» DIRECTIONS FOR THIS TASK
Scan the records below for the string "input" and return every line where it appears.
START THE DATA
module my_top_architecture (
    input clock,
    input resetn,
    input tunning,  
    input mode_switch,  
    input increment_button,  
    output wire [47:0] segment_out
);
wire [31:0] main_counter;
wire [31:0] seconds_counter;
wire [31:0] minutes_counter;
wire [31:0] hours_counter;
wire enable_seconds_counter;
wire enable_minutes_counter;
wire enable_hours_counter;
wire increment_signal;  
edge_detector edge_detector_inst (
    .clock(clock),
    .resetn(resetn),
    .increment_button(increment_button),
    .tunning(tunning),
    .increment_signal(increment_signal)
);
my_counter #(
    .counter_size(31),
    .counter_limit(32'd999)  
) main_counter_inst (
    .clock(clock),
    .resetn(resetn),
    .enable(1'b1),  
    .counter(main_counter)
);
my_signal_pulse #(
    .signal_period_one(32'd999)  
) my_signal_pulse_inst (
    .clock(clock),
    .resetn(resetn),
    .counter(main_counter),
    .signal_gen(enable_seconds_counter)  
);
my_counter #(
    .counter_size(31),
    .counter_limit(32'd59)  
) seconds_counter_inst (
    .clock(clock),
    .resetn(resetn),
    .enable(enable_seconds_counter && !tunning),  
    .counter(seconds_counter)
);
assign enable_minutes_counter = (enable_seconds_counter && (seconds_counter == 32'd59) && !tunning);
my_counter #(
    .counter_size(31),
    .counter_limit(32'd59)
) minutes_counter_inst (
    .clock(clock),
    .resetn(resetn),
    .enable(enable_minutes_counter || (increment_signal && mode_switch)),  
    .counter(minutes_counter)
);
assign enable_hours_counter = (enable_minutes_counter && (minutes_counter == 32'd59) && !tunning);
my_counter #(
    .counter_size(31),
    .counter_limit(32'd23)  
) hours_counter_inst (
    .clock(clock),
    .resetn(resetn),
    .enable(enable_hours_counter || (increment_signal && !mode_switch)),  
    .counter(hours_counter)
);
my_decoder my_decoder_inst (
    .clock(clock),
    .resetn(resetn),
    .seconds_in(seconds_counter),
    .minutes_in(minutes_counter),
    .hours_in(hours_counter),
    .segment_out(segment_out)
);
endmodule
END THE DATA
» TASK RESULT
    input clock,
    input resetn,
    input tunning,  
    input mode_switch,  
    input increment_button,  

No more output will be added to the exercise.